U.S. President Donald Trump and Chinese President Xi Jinping have recently agreed to a ceasefire in a trade war that has seen the flow of hundreds of billions of dollars worth of goods between the world’s two largest economies disrupted by tariffs.

The two leaders agreed to hold off on imposing more tariffs for 90 days starting December 1 while they negotiate a deal to end the dispute following months of escalating tensions, according to Reuters.

But experts repeatedly expressed doubt that any concrete steps to totally ease tensions between the two economic giants can be achieved in so short a time.

"This is not a truce, this is not an armistice," Steve Okun, senior advisor at McLarty Associates, told CNBC. He noted the additional tariffs that the U.S. and China have imposed on each other's products are still in place, so the 90-day withholding of further levies doesn't signal the end of the trade fight.

Even so, many export manufacturers, especially small and medium-sized firms (SMEs) in China, have jumped at the chance to postpone.

Xie Jun, a Chinese furniture exporter, said the cost of building a new factory in Vietnam had soared in the past few months and become unaffordable to many.

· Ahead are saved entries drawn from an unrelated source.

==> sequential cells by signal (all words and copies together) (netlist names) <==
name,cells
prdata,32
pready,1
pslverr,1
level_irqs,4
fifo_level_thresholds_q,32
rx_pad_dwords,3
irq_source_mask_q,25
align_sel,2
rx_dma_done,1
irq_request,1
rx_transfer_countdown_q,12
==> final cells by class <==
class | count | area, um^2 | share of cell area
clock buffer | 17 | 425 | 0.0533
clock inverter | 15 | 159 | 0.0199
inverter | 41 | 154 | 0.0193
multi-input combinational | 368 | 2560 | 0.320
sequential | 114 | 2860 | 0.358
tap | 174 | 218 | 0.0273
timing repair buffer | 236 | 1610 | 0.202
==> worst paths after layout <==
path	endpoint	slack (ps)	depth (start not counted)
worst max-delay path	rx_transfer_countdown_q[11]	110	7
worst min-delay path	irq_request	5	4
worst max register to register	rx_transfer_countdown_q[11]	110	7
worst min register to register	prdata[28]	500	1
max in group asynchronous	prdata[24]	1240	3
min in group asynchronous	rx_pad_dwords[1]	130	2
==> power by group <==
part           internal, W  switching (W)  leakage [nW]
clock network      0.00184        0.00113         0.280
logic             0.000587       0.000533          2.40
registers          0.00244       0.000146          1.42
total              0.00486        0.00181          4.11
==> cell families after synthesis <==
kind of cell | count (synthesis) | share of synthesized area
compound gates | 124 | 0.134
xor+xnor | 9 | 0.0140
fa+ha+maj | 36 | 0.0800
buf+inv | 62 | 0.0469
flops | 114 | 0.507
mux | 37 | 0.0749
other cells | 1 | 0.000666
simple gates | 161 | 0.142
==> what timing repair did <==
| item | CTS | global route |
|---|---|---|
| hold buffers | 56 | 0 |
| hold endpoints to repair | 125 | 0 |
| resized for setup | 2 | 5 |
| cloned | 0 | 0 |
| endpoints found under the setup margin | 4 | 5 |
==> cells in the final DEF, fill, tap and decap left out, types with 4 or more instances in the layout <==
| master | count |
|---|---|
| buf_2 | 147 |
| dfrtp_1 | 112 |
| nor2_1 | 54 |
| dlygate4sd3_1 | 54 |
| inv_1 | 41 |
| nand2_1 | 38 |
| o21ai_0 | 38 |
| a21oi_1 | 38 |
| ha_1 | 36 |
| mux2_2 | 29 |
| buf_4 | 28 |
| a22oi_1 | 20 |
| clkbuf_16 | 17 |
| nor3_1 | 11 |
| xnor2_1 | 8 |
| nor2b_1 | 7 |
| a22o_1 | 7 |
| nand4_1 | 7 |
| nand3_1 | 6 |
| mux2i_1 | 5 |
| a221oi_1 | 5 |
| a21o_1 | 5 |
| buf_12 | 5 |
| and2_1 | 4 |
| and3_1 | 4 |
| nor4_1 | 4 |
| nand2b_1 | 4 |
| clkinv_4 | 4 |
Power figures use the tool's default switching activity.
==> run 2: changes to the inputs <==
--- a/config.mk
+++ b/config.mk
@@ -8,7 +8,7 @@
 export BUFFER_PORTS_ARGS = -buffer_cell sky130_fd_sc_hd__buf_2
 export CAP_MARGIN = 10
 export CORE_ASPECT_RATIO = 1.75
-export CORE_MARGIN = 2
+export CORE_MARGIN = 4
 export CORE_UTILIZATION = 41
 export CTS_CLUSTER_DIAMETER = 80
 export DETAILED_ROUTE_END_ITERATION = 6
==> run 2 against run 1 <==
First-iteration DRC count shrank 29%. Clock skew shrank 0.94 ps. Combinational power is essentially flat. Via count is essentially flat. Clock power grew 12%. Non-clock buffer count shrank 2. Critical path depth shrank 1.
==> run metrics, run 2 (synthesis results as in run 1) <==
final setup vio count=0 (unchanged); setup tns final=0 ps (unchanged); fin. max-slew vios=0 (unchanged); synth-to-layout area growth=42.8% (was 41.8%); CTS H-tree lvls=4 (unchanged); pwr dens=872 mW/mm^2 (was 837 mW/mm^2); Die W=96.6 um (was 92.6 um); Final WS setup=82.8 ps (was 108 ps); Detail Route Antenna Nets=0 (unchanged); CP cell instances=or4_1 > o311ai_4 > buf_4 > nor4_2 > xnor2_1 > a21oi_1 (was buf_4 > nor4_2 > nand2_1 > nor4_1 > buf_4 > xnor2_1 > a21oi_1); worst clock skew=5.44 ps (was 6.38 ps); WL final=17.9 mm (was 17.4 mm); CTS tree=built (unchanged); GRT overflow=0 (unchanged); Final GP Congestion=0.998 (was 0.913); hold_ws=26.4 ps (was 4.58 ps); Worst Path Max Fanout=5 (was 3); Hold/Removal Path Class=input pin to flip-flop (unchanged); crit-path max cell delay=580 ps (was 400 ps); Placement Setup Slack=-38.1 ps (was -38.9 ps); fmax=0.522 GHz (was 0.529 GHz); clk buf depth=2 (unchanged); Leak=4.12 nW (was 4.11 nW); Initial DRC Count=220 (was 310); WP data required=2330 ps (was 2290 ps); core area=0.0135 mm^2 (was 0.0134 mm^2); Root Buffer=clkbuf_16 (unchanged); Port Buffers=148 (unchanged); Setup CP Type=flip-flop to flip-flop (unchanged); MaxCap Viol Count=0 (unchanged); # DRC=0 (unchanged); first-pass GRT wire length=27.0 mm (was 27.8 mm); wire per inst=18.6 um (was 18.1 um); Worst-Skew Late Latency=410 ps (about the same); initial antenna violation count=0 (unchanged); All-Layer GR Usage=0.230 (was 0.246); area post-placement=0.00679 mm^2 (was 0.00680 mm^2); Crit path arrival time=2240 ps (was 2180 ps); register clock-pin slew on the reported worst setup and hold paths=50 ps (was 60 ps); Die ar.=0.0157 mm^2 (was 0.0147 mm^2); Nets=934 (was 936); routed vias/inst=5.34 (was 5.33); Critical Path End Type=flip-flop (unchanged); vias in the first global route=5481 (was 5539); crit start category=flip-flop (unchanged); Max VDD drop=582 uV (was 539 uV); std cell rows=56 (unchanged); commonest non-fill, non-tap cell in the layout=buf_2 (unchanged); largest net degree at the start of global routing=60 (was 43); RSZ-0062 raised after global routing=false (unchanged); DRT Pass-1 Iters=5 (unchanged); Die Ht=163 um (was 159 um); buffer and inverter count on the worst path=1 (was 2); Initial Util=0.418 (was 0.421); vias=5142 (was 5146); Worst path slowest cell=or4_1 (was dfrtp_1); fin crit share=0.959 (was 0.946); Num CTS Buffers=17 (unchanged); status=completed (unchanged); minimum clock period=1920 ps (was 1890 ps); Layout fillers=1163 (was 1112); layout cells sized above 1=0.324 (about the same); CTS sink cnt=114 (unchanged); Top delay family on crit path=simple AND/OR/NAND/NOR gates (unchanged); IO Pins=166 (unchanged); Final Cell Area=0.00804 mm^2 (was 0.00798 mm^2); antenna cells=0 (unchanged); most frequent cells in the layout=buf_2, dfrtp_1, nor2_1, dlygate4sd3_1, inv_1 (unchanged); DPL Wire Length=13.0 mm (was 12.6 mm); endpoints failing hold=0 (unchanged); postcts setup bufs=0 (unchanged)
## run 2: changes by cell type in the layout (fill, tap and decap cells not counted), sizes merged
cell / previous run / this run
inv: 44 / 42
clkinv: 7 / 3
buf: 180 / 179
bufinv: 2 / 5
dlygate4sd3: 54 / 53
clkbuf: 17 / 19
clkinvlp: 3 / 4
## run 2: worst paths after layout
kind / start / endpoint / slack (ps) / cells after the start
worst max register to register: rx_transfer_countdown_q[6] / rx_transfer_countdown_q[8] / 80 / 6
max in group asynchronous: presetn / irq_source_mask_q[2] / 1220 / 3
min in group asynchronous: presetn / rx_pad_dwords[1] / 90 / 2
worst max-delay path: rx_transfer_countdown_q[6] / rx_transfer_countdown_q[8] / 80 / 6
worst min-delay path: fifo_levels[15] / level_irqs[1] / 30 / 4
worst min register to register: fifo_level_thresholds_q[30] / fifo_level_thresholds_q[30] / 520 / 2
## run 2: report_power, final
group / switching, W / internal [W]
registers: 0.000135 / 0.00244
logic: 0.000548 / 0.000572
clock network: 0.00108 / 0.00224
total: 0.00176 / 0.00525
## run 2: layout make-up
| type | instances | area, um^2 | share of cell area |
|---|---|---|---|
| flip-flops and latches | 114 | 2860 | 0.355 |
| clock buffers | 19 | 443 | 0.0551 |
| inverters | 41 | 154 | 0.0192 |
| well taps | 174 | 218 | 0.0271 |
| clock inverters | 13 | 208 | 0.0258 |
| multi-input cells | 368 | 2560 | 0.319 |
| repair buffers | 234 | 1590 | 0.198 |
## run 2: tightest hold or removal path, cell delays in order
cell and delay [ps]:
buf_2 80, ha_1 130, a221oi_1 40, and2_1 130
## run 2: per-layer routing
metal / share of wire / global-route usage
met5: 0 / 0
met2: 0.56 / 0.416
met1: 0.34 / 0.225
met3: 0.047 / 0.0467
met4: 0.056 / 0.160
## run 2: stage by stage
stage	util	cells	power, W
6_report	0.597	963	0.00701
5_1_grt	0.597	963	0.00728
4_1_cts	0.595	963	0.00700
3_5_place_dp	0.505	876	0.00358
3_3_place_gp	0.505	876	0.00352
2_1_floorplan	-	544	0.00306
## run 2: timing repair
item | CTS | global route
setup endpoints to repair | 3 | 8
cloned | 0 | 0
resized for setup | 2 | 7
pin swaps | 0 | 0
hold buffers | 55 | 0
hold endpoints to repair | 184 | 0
### src/logic/camd_ea_adder.v
// unsigned index plus base adder
`timescale 1ns/100ps
module camd_ea_adder (
   base,
   index,
   sum
);
   input wire [15:0] base;
   input wire [7:0] index;
   output wire [15:0] sum;
   // wraps at 64 Kbyte; short forms never exceed 1FE so no truncation there
   assign sum = base + {8'h00, index};
endmodule

### config.mk
export PLATFORM = sky130hd
export DESIGN_NAME = camd_decoder
export DESIGN_NICKNAME = d
export VERILOG_FILES = /design/src/logic/camd_decoder.v /design/src/logic/camd_byte_fetch.v /design/src/logic/camd_ea_adder.v
export VERILOG_INCLUDE_DIRS = /design/src /design/src/shared
export SDC_FILE = /design/constraint.sdc
export NUM_CORES = 1
export LEC_CHECK = 0
export ABC_AREA = 0
export BUFFER_PORTS_ARGS = -buffer_cell sky130_fd_sc_hd__buf_2
export CAP_MARGIN = 15
export CORE_ASPECT_RATIO = 2
export CORE_MARGIN = 10
export CORE_UTILIZATION = 30
export CTS_CLUSTER_DIAMETER = 120
export DETAILED_ROUTE_END_ITERATION = 16
export PLACE_DENSITY = 0.47
export SLEW_MARGIN = 5
export SYNTH_ARGS = -nofsm -noshare
export SYNTH_HDL_FRONTEND = slang
export SYNTH_SLANG_ARGS = --single-unit
### constraint.sdc
create_clock -name clock -period 5.34 [get_ports clock]
set_input_delay 1.335 -clock clock [delete_from_list [all_inputs] [get_ports clock]]
set_output_delay 1.335 -clock clock [all_outputs]
set_load 0.05 [all_outputs]
<file path="config.mk">
export PLATFORM = sky130hd
export DESIGN_NAME = lic_regs
export DESIGN_NICKNAME = d
export VERILOG_FILES = /design/src/common/lic_pkg.sv /design/src/core/lic_edge_flag.sv /design/src/core/lic_channel_ctl.sv /design/src/core/lic_regs.sv
export SDC_FILE = /design/constraint.sdc
export NUM_CORES = 1
export LEC_CHECK = 0
export ABC_AREA = 1
export BUFFER_PORTS_ARGS = -buffer_cell sky130_fd_sc_hd__buf_4
export CORE_ASPECT_RATIO = 1.75
export CORE_MARGIN = 5
export CORE_UTILIZATION = 25
export CTS_CLUSTER_SIZE = 14
export DETAILED_ROUTE_END_ITERATION = 16
export PLACE_DENSITY = 0.4
export SLEW_MARGIN = 10
export SYNTH_ARGS = -nofsm -noshare
export SYNTH_HDL_FRONTEND = slang
export SYNTH_SLANG_ARGS = --single-unit
</file>
<file path="constraint.sdc">
create_clock -name core_clk -period 1.39 [get_ports core_clk]
set_input_delay 0.278 -clock core_clk [delete_from_list [all_inputs] [get_ports core_clk]]
set_output_delay 0.278 -clock core_clk [all_outputs]
set_load 0.03 [all_outputs]
</file>
File: config.mk
export PLATFORM = sky130hd
export DESIGN_NAME = btt_unit
export DESIGN_NICKNAME = d
export VERILOG_FILES = /design/src/include/btt_pkg.sv /design/src/design/btt_fifo.sv /design/src/design/btt_unit.sv
export SDC_FILE = /design/constraint.sdc
export NUM_CORES = 1
export LEC_CHECK = 0
export ABC_CLOCK_PERIOD_IN_PS = 3500
export BUFFER_PORTS_ARGS = -buffer_cell sky130_fd_sc_hd__buf_2
export CAP_MARGIN = 20
export CORE_MARGIN = 8
export CORE_UTILIZATION = 55
export CTS_BUF_LIST = sky130_fd_sc_hd__clkbuf_2
export DETAILED_ROUTE_END_ITERATION = 10
export HOLD_SLACK_MARGIN = 0.06
export PLACE_DENSITY = 0.86
export SLEW_MARGIN = 25
export SYNTH_ARGS = -nofsm -noshare
export SYNTH_HDL_FRONTEND = slang
export SYNTH_SLANG_ARGS = --single-unit
export TNS_END_PERCENT = 50
File: constraint.sdc
create_clock -name CLK -period 3.5 [get_ports CLK]
set_input_delay 0.7 -clock CLK [delete_from_list [all_inputs] [get_ports CLK]]
set_output_delay 0.7 -clock CLK [all_outputs]
set_load 0.005 [all_outputs]
File: src/include/btt_pkg.sv
package btt_pkg;
  // Bus widths of the observed processor buses
  localparam int ADDR_W = 16;
  localparam int DATA_W = 8;
  // Capture buffer depth, eight words
  localparam int DEPTH = 8;
  localparam int PTR_W = 3;
  localparam int CNT_W = 4;
  // Reset values
  localparam logic [ADDR_W-1:0] CMP_RESET = 16'h0000;
  localparam logic [CNT_W-1:0] CNT_RESET = 4'h0;
  // Trigger modes; the nine documented selections
  typedef enum logic [3:0] {
    MODE_A_ONLY,
    MODE_A_OR_B,
    MODE_A_THEN_B,
    MODE_A_AND_B_DATA,
    MODE_A_AND_NOT_B_DATA,
    MODE_EVENT_B,
    MODE_A_THEN_EVENT_B,
    MODE_INSIDE,
    MODE_OUTSIDE
  } btt_mode_t;
  // One observed bus access
  typedef struct packed {
    logic valid;
    logic [ADDR_W-1:0] addr;
    logic [DATA_W-1:0] data;
    logic cof;
  } btt_access_t;
  // Control from the background debug controller
  typedef struct packed {
    logic arm;
    btt_mode_t mode;
    logic [ADDR_W-1:0] cmp_a;
    logic [ADDR_W-1:0] cmp_b;
    logic b_on_data;
  } btt_ctrl_t;
  // One captured buffer word: address or data
  typedef struct packed {
    logic is_data;
    logic [ADDR_W-1:0] word;
  } btt_entry_t;
endpackage : btt_pkg
`config.mk`:
```
export PLATFORM = sky130hd
export DESIGN_NAME = sgcfg_top
export DESIGN_NICKNAME = d
export VERILOG_FILES = /design/src/rtl/sgcfg_top.v
export VERILOG_INCLUDE_DIRS = /design/src /design/src/rtl
export SDC_FILE = /design/constraint.sdc
export NUM_CORES = 1
export LEC_CHECK = 0
export ABC_AREA = 1
export BUFFER_PORTS_ARGS = -buffer_cell sky130_fd_sc_hd__buf_2
export CORE_UTILIZATION = 45
export CTS_BUF_LIST = sky130_fd_sc_hd__clkbuf_8
export CTS_CLUSTER_DIAMETER = 100
export DETAILED_ROUTE_END_ITERATION = 7
export GPL_TIMING_DRIVEN = 0
export PLACE_DENSITY = 0.69
export SLEW_MARGIN = 20
export SYNTH_ARGS = -nofsm -noshare
export SYNTH_HDL_FRONTEND = slang
export SYNTH_SLANG_ARGS = --single-unit
```
`constraint.sdc`:
```
create_clock -name clk -period 5.27 [get_ports clk]
set_clock_uncertainty 0.2 [all_clocks]
set_input_delay 1.054 -clock clk [delete_from_list [all_inputs] [get_ports clk]]
set_output_delay 1.054 -clock clk [all_outputs]
set_load 0.1 [all_outputs]
```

A sofa foam and sponge factory owner in China’s eastern province of Zhejiang moved to set up a factory in Vietnam’s southern Dong Nai Province early this year, he said.

The preparatory steps cost him nearly 10 million yuan ($1.4 million), including paying for and converting the industrial plants, transferring automated production lines from Zhejiang, as well as paying allowances to send skilled Chinese workers there.

The expense was even higher than building a new factory of the same size in Zhejiang, Xie said.

"So the [trade war] truce is really a relief for us. And we hope the government can really end [the trade war] next year," Xie told the SCMP.

At an industrial park in Dong Nai, the price to rent industrial land on a long-term lease of up to 50 years reached $90 per square meter as of last month, up from $60 to $70 last year.

The prices also increase in other localities.

The average rent of industrial land in northern Vietnam hit $82 per square meter per lease term in Q3, an increase of nearly 9 percent compared to Q1, according to a report of real estate service firm Jones Lang LaSalle (JLL) on Vietnam’s property market in the Q3.

Hanoi’s average rents increased significantly to $137 per square meter per lease term, the highest in the north, driven by limited supply.

JLL said the country’s industrial properties will remain desirable due to strong foreign direct investment coming mostly from Japan, South Korea and Taiwan.

Gao Jian, co-founder of Vnocean Business Consulting Service company, which helps more than 50 industrial parks in Vietnam to recruit Chinese manufacturers, said there were various costs associated with setting up a plant.

"If we talk about founding a small electronics factory of about 300 workers in popular industrial parks near Ho Chi Minh City, it would cost about $1 million," Gao said.

Thus, for those firms that remain in China, the tariff truce has allowed them to cling to the possibility that there might be no need to relocate, at least in the short run.